Additional groundbreaking discoveries include showing that reading remediation physically changes the white matter in the brains of dyslexic children while improving their reading performance and demonstrating that listening to someone speak during driving massively decreases the brain activity associated with driving.

Just and CMU colleague Tom Mitchell applied trailblazing machine-learning techniques to identify a person's thought from its brain activation signature, culminating in a "mind-reading" demonstration on "60 Minutes." The research shows that the inherent organization of the brain shapes the structure of all human concepts (e.g. objects, numbers, emotions, social interactions) and established the field of neurosemantics.

Just addresses public policy issues relevant to his research. He's testified on autism before the Congressional Subcommittee on Human Rights & Wellness and on distracted driving to the Pennsylvania Congressional Transportation Committee.

He received the Distinguished Scientific Contribution Award from the Society for Text and Discourse and the Senior Scientist Award from the National Institutes of Health.

Steve E. Shreve

ShreveShreve, the Orion Hoch Professor of Mathematical Sciences, has been a member of the Carnegie Mellon faculty since 1980.

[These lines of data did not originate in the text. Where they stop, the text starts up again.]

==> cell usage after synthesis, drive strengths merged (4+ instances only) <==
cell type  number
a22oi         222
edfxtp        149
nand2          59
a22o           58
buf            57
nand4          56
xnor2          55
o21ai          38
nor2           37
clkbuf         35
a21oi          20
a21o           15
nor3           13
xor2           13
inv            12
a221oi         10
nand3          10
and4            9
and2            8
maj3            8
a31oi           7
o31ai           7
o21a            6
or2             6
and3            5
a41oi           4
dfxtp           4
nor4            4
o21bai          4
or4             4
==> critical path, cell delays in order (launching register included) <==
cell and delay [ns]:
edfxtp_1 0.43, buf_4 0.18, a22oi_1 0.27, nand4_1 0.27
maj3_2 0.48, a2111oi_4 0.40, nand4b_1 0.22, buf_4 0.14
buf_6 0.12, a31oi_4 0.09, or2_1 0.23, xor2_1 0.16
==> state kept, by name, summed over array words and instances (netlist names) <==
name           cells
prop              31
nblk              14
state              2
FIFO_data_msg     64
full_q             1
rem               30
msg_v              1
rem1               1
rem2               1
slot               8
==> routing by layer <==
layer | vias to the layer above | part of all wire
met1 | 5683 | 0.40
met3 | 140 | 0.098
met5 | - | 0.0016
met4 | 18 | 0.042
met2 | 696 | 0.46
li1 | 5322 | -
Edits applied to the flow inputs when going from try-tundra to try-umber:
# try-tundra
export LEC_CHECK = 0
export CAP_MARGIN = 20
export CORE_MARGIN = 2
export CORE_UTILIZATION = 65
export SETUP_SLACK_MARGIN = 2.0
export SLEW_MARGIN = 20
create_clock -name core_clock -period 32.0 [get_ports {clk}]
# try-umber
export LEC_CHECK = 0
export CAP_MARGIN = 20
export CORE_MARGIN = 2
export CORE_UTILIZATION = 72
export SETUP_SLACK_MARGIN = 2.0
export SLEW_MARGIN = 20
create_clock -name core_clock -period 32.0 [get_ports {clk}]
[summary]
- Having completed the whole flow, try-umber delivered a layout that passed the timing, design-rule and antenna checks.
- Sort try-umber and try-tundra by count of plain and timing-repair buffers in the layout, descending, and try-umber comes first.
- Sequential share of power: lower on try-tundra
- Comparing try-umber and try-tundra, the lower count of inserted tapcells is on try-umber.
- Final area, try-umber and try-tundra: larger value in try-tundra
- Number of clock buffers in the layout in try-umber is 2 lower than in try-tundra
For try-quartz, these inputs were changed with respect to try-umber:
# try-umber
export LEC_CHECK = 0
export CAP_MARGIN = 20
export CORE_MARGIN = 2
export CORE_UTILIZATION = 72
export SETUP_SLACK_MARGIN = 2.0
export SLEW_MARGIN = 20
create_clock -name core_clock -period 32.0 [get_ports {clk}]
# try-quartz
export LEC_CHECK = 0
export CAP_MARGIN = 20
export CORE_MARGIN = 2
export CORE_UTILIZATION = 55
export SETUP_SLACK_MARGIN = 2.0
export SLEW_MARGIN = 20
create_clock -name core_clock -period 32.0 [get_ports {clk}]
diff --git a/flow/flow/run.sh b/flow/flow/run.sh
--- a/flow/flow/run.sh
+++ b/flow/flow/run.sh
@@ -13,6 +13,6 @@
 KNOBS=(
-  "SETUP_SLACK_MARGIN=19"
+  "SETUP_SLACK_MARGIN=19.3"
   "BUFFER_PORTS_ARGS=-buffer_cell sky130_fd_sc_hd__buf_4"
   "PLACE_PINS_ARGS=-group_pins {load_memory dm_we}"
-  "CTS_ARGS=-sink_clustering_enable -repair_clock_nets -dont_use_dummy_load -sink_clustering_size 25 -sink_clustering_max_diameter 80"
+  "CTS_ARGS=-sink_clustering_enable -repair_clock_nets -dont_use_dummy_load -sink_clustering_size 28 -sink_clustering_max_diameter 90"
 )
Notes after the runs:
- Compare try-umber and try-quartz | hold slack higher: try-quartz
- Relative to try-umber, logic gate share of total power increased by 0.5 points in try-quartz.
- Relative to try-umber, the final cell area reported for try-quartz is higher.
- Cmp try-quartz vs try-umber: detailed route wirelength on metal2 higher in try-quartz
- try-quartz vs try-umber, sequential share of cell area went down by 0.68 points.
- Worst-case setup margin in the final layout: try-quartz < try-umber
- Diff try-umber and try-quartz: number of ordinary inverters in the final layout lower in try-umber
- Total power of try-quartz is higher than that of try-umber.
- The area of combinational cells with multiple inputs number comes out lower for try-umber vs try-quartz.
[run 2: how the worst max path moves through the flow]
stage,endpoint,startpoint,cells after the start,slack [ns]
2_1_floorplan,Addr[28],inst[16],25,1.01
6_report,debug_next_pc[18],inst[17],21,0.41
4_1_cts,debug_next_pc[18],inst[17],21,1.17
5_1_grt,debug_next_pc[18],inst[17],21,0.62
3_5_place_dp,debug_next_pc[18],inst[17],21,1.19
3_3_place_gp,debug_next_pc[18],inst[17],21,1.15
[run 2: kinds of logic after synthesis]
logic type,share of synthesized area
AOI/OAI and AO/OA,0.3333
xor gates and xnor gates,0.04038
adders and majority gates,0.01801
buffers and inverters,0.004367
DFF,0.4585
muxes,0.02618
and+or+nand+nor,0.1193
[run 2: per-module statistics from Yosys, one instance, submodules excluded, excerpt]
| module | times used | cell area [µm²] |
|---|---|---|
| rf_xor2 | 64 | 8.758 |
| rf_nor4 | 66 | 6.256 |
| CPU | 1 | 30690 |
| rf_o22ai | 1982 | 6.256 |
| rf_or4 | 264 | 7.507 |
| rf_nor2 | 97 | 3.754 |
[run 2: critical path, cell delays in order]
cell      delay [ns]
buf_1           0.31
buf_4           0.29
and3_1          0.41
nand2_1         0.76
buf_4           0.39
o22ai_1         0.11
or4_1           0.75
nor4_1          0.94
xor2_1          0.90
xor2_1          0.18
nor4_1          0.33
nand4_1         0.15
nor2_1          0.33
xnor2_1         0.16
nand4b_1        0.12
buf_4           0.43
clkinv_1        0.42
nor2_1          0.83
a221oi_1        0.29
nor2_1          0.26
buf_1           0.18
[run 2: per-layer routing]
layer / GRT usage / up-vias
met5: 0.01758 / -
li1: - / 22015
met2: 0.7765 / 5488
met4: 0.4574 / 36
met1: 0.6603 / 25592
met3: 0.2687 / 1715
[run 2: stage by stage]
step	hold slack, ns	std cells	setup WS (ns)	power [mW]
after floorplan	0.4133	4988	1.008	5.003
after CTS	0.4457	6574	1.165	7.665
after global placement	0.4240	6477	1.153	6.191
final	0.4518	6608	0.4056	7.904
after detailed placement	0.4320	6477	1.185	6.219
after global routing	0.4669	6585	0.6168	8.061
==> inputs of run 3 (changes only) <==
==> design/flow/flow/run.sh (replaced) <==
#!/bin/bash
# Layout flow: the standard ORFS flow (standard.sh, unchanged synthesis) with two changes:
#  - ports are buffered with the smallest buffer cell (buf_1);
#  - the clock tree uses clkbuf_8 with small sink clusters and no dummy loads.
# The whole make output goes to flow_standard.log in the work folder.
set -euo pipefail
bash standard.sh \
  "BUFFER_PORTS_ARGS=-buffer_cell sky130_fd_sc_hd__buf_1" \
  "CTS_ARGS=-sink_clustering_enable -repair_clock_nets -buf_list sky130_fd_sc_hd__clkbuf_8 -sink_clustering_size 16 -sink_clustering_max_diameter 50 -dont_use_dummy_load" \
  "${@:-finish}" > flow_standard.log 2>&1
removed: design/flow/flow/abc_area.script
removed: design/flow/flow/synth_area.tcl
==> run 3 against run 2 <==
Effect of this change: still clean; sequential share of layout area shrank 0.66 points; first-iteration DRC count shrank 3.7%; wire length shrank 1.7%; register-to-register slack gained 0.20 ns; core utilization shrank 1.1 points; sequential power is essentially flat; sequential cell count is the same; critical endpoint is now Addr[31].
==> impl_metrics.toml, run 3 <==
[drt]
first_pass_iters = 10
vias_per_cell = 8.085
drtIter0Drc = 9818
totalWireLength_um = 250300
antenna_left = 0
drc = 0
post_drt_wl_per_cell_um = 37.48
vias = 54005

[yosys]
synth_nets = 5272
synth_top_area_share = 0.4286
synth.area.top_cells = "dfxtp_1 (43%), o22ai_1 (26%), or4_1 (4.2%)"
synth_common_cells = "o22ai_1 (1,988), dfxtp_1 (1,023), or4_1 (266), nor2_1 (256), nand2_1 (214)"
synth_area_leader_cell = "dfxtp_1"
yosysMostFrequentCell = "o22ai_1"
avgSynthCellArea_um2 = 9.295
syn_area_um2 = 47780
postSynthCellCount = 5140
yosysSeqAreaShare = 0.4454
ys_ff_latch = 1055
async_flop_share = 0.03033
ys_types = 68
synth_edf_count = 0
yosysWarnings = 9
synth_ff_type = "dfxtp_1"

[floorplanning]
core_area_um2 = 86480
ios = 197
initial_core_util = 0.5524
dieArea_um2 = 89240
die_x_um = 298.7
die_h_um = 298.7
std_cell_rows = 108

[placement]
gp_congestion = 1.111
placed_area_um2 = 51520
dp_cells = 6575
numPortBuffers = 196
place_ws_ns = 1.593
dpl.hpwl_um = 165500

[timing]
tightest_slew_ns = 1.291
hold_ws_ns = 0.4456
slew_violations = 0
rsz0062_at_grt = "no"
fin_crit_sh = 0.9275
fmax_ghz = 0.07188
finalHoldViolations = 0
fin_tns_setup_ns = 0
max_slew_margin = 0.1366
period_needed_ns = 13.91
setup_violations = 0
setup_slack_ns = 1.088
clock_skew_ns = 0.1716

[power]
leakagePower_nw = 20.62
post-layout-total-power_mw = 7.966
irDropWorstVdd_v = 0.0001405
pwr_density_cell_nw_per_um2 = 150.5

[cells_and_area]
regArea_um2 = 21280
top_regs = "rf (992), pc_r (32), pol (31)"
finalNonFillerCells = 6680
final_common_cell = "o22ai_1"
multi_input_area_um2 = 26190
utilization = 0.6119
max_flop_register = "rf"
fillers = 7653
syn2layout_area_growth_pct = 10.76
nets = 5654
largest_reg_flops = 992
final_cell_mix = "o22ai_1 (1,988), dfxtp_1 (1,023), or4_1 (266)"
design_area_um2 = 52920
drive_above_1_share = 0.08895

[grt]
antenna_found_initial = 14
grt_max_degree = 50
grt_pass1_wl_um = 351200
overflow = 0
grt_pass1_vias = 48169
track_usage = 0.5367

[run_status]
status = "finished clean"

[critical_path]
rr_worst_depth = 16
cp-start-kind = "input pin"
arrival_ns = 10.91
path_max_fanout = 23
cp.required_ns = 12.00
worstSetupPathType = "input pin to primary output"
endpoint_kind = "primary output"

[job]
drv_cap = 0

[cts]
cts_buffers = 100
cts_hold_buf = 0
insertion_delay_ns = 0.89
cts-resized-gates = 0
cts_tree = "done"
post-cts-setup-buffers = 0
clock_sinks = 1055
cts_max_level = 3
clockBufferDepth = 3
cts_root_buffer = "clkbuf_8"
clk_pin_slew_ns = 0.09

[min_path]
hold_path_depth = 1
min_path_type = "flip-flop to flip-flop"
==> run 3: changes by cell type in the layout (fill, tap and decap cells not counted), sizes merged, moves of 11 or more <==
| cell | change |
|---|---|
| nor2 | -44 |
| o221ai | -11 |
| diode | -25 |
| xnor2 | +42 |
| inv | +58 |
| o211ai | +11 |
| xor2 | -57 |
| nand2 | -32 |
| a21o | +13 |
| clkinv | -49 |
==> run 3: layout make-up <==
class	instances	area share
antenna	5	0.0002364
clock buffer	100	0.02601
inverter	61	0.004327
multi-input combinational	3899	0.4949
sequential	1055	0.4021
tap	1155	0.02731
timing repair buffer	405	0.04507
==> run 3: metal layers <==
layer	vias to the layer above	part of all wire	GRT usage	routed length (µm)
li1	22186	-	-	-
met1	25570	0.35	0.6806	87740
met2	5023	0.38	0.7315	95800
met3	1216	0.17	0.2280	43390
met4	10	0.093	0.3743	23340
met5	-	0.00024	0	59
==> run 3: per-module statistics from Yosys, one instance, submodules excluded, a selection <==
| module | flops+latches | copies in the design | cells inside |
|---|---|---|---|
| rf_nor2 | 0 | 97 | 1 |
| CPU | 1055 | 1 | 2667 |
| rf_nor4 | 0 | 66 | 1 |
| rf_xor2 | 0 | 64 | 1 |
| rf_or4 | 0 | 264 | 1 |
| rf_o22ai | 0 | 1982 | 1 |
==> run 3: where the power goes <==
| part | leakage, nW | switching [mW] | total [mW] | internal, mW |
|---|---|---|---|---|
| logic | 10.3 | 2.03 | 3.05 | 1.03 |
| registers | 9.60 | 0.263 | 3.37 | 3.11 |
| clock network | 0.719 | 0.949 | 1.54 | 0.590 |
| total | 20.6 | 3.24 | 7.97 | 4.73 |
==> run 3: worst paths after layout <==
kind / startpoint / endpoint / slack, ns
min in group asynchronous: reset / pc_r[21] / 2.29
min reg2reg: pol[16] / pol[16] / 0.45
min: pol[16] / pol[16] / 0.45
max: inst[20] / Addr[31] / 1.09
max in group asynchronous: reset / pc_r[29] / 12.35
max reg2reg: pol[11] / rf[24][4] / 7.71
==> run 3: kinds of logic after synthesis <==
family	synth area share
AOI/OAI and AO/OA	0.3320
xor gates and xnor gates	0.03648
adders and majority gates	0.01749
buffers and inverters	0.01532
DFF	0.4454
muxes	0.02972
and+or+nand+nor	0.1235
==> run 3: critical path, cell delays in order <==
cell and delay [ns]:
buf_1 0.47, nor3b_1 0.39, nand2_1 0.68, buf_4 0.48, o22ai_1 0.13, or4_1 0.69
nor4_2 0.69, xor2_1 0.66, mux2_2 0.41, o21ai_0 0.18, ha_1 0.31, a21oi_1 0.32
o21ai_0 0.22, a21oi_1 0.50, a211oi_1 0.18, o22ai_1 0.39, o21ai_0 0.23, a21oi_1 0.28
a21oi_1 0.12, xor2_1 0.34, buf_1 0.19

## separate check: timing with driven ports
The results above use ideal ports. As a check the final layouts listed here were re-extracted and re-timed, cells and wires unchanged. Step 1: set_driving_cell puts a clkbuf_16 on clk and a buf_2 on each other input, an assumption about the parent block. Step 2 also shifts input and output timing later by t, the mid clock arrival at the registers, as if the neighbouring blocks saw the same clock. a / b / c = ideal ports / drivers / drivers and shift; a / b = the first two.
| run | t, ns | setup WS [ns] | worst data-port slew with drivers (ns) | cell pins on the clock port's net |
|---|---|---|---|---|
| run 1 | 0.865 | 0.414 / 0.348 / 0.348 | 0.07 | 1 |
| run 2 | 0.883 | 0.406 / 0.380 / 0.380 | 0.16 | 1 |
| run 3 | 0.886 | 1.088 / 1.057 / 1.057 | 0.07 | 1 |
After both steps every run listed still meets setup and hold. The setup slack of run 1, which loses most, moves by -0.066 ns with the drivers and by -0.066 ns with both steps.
Context: an optimization exercise on an open-source flow, tuned for small area, a short achievable clock period and few clock cycles per item. The choices shown serve that exercise and are no tape-out recipe. The RTL was checked by simulation tests, not by an equivalence proof against the original design. Power is estimated from default activity; no workload was simulated.

Setup of old:
==> flow/design.v <==
module qoi_decompressor (
    input  wire        rstn,
    input  wire        clk,
    output wire        i_tready,
    input  wire        i_tvalid,
    input  wire        i_tlast,
    input  wire [31:0] i_tdata,      
    input  wire        o_tready,
    output reg         o_tvalid,
    output reg         o_tlast,
    output reg  [ 7:0] o_R, o_G, o_B,
    output wire [31:0] o_width, o_height
);
localparam [2:0] H_MAGIC = 3'd0,
                 H_WIDTH = 3'd1,
                 H_HEIGHT= 3'd2,
                 H_2BYTE = 3'd3,
                 S_DATA  = 3'd4,
                 S_FLUSH = 3'd5;
reg  [ 2:0] state;
reg         finished;       
reg  [15:0] width, height;
assign o_width  = {16'd0, width};
assign o_height = {16'd0, height};
reg  [23:0] prev;           
reg  [ 5:0] hp;             
reg  [15:0] xr, yr;         
reg         done;           
reg         skid_v, skid_last;
reg         c1v;
reg  [31:0] c1;             
reg         c2v;
reg         c2_add;         
reg         c2_idx;         
reg         c2_rec;         
reg  [23:0] c2_opnd;
reg  [ 5:0] c2_hv;          
reg  [ 5:0] c2_hv2;
reg  [ 5:0] c2_run;         
reg         c3v;
reg         c3_add, c3_idx;
reg  [23:0] c3_opnd;
reg  [ 5:0] c3_hv;
reg  [ 5:0] c3_run;         
reg         c3_run0;        
wire fire    = c3v & ~skid_v & ~done;
wire c3_take = fire & c3_run0;
wire c3_free = ~c3v | c3_take;
wire c2_adv  = c2v & c3_free;
wire c2_free = ~c2v | c3_free;
wire s2_adv  = c1v & c2_free;
wire c1_free = ~c1v | s2_adv;
reg  [ 1:0] rem_cnt;
reg  [23:0] rem;
function [2:0] clen_of(input [7:0] b);
    clen_of = (b[7:6] == 2'b10) ? 3'd2 :
              (b[7:1] == 7'b1111111) ? 3'd4 : 3'd1;
endfunction
wire [2:0] clen_rem = clen_of(rem[7:0]);
wire       enough   = ({1'b0, rem_cnt} >= clen_rem);
wire [55:0] m = (rem_cnt == 2'd0) ? {24'h0, i_tdata                } :
                (rem_cnt == 2'd1) ? {16'h0, i_tdata, rem[ 7:0]} :
                (rem_cnt == 2'd2) ? { 8'h0, i_tdata, rem[15:0]} :
                                    {       i_tdata, rem      } ;
wire [2:0] clen = clen_of(m[7:0]);
wire data_rdy = ~finished & ~enough & c1_free & ~done;
assign i_tready = (state == H_WIDTH) ? ~o_tvalid :
                  (state == S_DATA ) ? data_rdy  : 1'b1;
wire in_take = i_tvalid & i_tready;
wire s1_fire = (state == S_DATA) & ~done & c1_free & (enough | (i_tvalid & data_rdy));
wire [15:0] in_be = {i_tdata[23:16], i_tdata[31:24]};    
always @(posedge clk or negedge rstn)
    if (~rstn) begin
        state    <= H_MAGIC;
        finished <= 1'b0;
        rem_cnt  <= 2'd0;
        c1v      <= 1'b0;
    end else begin
        if (s1_fire)     c1v <= 1'b1;
        else if (s2_adv) c1v <= 1'b0;
        case (state)
            H_MAGIC : if (in_take) state <= H_WIDTH;
            H_WIDTH : if (in_take) state <= H_HEIGHT;
            H_HEIGHT: if (in_take) state <= H_2BYTE;
            H_2BYTE : if (in_take) begin
                state    <= S_DATA;
                rem_cnt  <= 2'd2;
                finished <= 1'b0;
            end
            S_DATA  : if (done) begin
                state   <= finished ? H_MAGIC : S_FLUSH;
                rem_cnt <= 2'd0;
                c1v     <= 1'b0;
            end else if (s1_fire) begin
                rem_cnt <= rem_cnt - clen[1:0];    
                if (~enough) finished <= i_tlast;
            end
            default : if (in_take & i_tlast) state <= H_MAGIC;    
        endcase
    end
always @(posedge clk) begin
    if (state == H_WIDTH && in_take) width  <= in_be;
    if (state == H_HEIGHT && in_take) height <= in_be;
    if (state == H_2BYTE) rem <= {8'h0, i_tdata[31:16]};
    else if (s1_fire) begin
        c1  <= m[31:0];
        rem <= (clen == 3'd1) ? m[31: 8] :
               (clen == 3'd2) ? m[39:16] : m[55:32];
    end
end
reg  [17:0] tab [0:63];     
wire [ 7:0] t0 = c1[7:0];
wire [ 5:0] ci = t0[5:0];
wire [17:0] te = tab[ci];
wire        f2 = (ci == hp);
wire [23:0] tv = f2 ? prev : {te, ci - 6'd53};
wire [ 7:0] df_r = {6'd0, t0[5:4]} - 8'd2;
wire [ 7:0] df_g = {6'd0, t0[3:2]} - 8'd2;
wire [ 7:0] df_b = {6'd0, t0[1:0]} - 8'd2;
wire [ 5:0] df_h = {4'd0, t0[5:4]} * 6'd3 + {4'd0, t0[3:2]} * 6'd5 + {4'd0, t0[1:0]} * 6'd7 + 6'd34;
wire [ 5:0] lu_u = t0[5:0];
wire [ 3:0] lu_1 = c1[15:12];
wire [ 3:0] lu_2 = c1[11: 8];
wire [ 7:0] lu_g = {2'd0, lu_u} - 8'd32;
wire [ 7:0] lu_r = {2'd0, lu_u} + {4'd0, lu_1} - 8'd40;
wire [ 7:0] lu_b = {2'd0, lu_u} + {4'd0, lu_2} - 8'd40;
wire [ 5:0] lu_h1 = lu_u * 6'd15 + 6'd16;
wire [ 5:0] lu_h2 = {2'd0, lu_1} * 6'd3 + {2'd0, lu_2} * 6'd7;
wire [23:0] rgb_lit = {c1[15:8], c1[23:16], c1[31:24]};
wire [ 5:0] rgb_h1 = c1[13:8] * 6'd3 + c1[21:16] * 6'd5;
wire [ 5:0] rgb_h2 = c1[29:24] * 6'd7 + 6'd53;
always @(posedge clk or negedge rstn)
    if (~rstn) c2v <= 1'b0;
    else if (done) c2v <= 1'b0;
    else if (s2_adv) c2v <= 1'b1;
    else if (c2_adv) c2v <= 1'b0;
always @(posedge clk)
    if (s2_adv) begin
        c2_run <= 6'd0;
        c2_rec <= 1'b0;
        c2_hv2 <= 6'd0;
        case (t0[7:6])
            2'b00: begin
                c2_add <= 1'b0; c2_idx <= 1'b1; c2_rec <= ~f2;
                c2_opnd <= tv;
                c2_hv <= ci;
            end
            2'b01: begin
                c2_add <= 1'b1; c2_idx <= 1'b0;
                c2_opnd <= {df_r, df_g, df_b};
                c2_hv <= df_h;
            end
            2'b10: begin
                c2_add <= 1'b1; c2_idx <= 1'b0;
                c2_opnd <= {lu_r, lu_g, lu_b};
                c2_hv <= lu_h1; c2_hv2 <= lu_h2;
            end
            default: if (t0[5:1] != 5'b11111) begin
                c2_add <= 1'b1; c2_idx <= 1'b0;
                c2_opnd <= 24'd0;
                c2_hv <= 6'd0;
                c2_run <= ci;
            end else begin
                c2_add <= 1'b0; c2_idx <= 1'b0;
                c2_opnd <= rgb_lit;
                c2_hv <= rgb_h1; c2_hv2 <= rgb_h2;
            end
        endcase
    end
wire [ 5:0] e_l1 = c2_opnd[21:16];
wire [ 5:0] e_l2 = c2_opnd[13: 8];
wire [ 5:0] e_h  = c2_opnd[ 5: 0];
wire [ 5:0] e_r  = {e_h[4:0], 1'b0} - {e_l1[3:0], 2'b0} - e_l2;
wire [ 5:0] e_g  = e_l1 + {e_l2[4:0], 1'b0} - e_h;
wire [ 5:0] e_b  = e_l1 - e_l2;
wire [23:0] e_v  = {c2_opnd[23:22], e_r, c2_opnd[15:14], e_g, c2_opnd[7:6], e_b};
wire        f3  = c2_idx & (c2_hv == hp);
always @(posedge clk or negedge rstn)
    if (~rstn) c3v <= 1'b0;
    else if (done) c3v <= 1'b0;
    else if (c2_adv) c3v <= 1'b1;
    else if (c3_take) c3v <= 1'b0;
always @(posedge clk)
    if (c2_adv) begin
        c3_add  <= c2_add;
        c3_idx  <= c2_idx;
        c3_hv   <= c2_hv + c2_hv2;
        c3_run  <= c2_run;
        c3_run0 <= (c2_run == 6'd0);
        c3_opnd <= f3 ? prev : c2_rec ? e_v : c2_opnd;
    end else if (fire & ~c3_run0) begin
        c3_run  <= c3_run - 6'd1;
        c3_run0 <= (c3_run == 6'd1);
    end
wire [ 7:0] a_r = prev[23:16] + c3_opnd[23:16];
wire [ 7:0] a_g = prev[15: 8] + c3_opnd[15: 8];
wire [ 7:0] a_b = prev[ 7: 0] + c3_opnd[ 7: 0];
wire        fwd = c3_idx & (c3_hv == hp);
wire [23:0] p   = c3_add ? {a_r, a_g, a_b} : fwd ? prev : c3_opnd;
wire [ 5:0] hpn = c3_add ? hp + c3_hv : c3_hv;
wire        x1  = (xr == 16'd1);
wire        last = x1 & (yr == 16'd1);
always @(posedge clk)
    if (state == H_HEIGHT && in_take) begin
        prev <= 24'd0;
        hp   <= 6'd53;
        xr   <= width;
        yr   <= in_be;
    end else if (fire) begin
        prev <= p;
        hp   <= hpn;
        if (x1) begin
            xr <= width;
            yr <= yr - 16'd1;
        end else
            xr <= xr - 16'd1;
    end
always @(posedge clk or negedge rstn)
    if (~rstn) done <= 1'b1;
    else if (state == H_HEIGHT && in_take) done <= 1'b0;
    else if (fire & last) done <= 1'b1;
wire [ 5:0] w_l2 = prev[21:16] + {prev[12:8] + prev[4:0], 1'b0};
wire [ 5:0] w_l1 = w_l2 + prev[5:0];
always @(posedge clk)
    tab[hp] <= {prev[23:22], w_l1, prev[15:14], w_l2, prev[7:6]};
wire o_free = ~o_tvalid | o_tready;
always @(posedge clk or negedge rstn)
    if (~rstn) begin
        o_tvalid <= 1'b0;
        skid_v   <= 1'b0;
    end else if (o_free) begin
        o_tvalid <= skid_v | fire;
        skid_v   <= 1'b0;
    end else if (fire)
        skid_v   <= 1'b1;
always @(posedge clk)
    if (o_free) begin
        {o_R, o_G, o_B} <= skid_v ? prev : p;
        o_tlast         <= skid_v ? skid_last : last;
    end else if (fire)
        skid_last <= last;
endmodule
Settings: LEC_CHECK=0, CAP_MARGIN=20, CORE_MARGIN=2, CORE_UTILIZATION=40, SLEW_MARGIN=20; clock period 10.0 ns.
run.sh (not shown) runs the stock make flow with config.mk's settings and CLKGATE_MAP_FILE= SYNTH_SCRIPT=/design/flow/synth_recipe.tcl, a recipe that flattens the netlist after the stock synthesis.
old reached the end of the flow, and the finished layout is clean on the timing, design-rule and antenna checks.
Testbench counts of old, summed over its fixed seeds: cycles 49,382, pixels 48,510.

Working with students and colleagues, including Dietrich College of Humanities and Social Sciences Dean John Lehoczky, Shreve has played a key role in laying the foundations for the modern mathematical theory of optimal portfolio construction in the presence of market uncertainty, work that has built on that of Nobel Laureate Robert Merton. He has become internationally recognized for this and his other work in mathematics applied to finance, including the development of models for pricing exotic derivative securities and convertible bonds.

"Steve Shreve is among the top mathematical finance researchers in the world," said Fred Gilman, dean of the Mellon College of Science. "While his research accomplishments alone would make him worthy of being named a University Professor, he has contributed even more by bringing his expertise to the classroom. His dedication to the mathematical and computational finance programs at the university has made Carnegie Mellon one of the best universities in the field."

In addition to his research, Shreve helped found Carnegie Mellon's highly regarded bachelor's, master's and doctoral programs in computational and mathematical finance. These programs bring together the expertise of the Department of Mathematical Sciences in the Mellon College of Science, the Department of Statistics in the Dietrich College of Humanities and Social Sciences, the Tepper School of Business and the School of Public Policy and Management in the Heinz College. The programs have been ranked among the top in the country, and the programs' graduates are in high demand at the world's top financial institutions.

Shreve has authored many important books on the mathematics of financial derivatives, including "Methods of Mathematical Finance" and the two-volume "Stochastic Analysis for Finance." He has served as the president of the Bachelier Finance Society, the leading professional society for quantitative finance, and is a fellow of the Institute of Mathematical Statistics.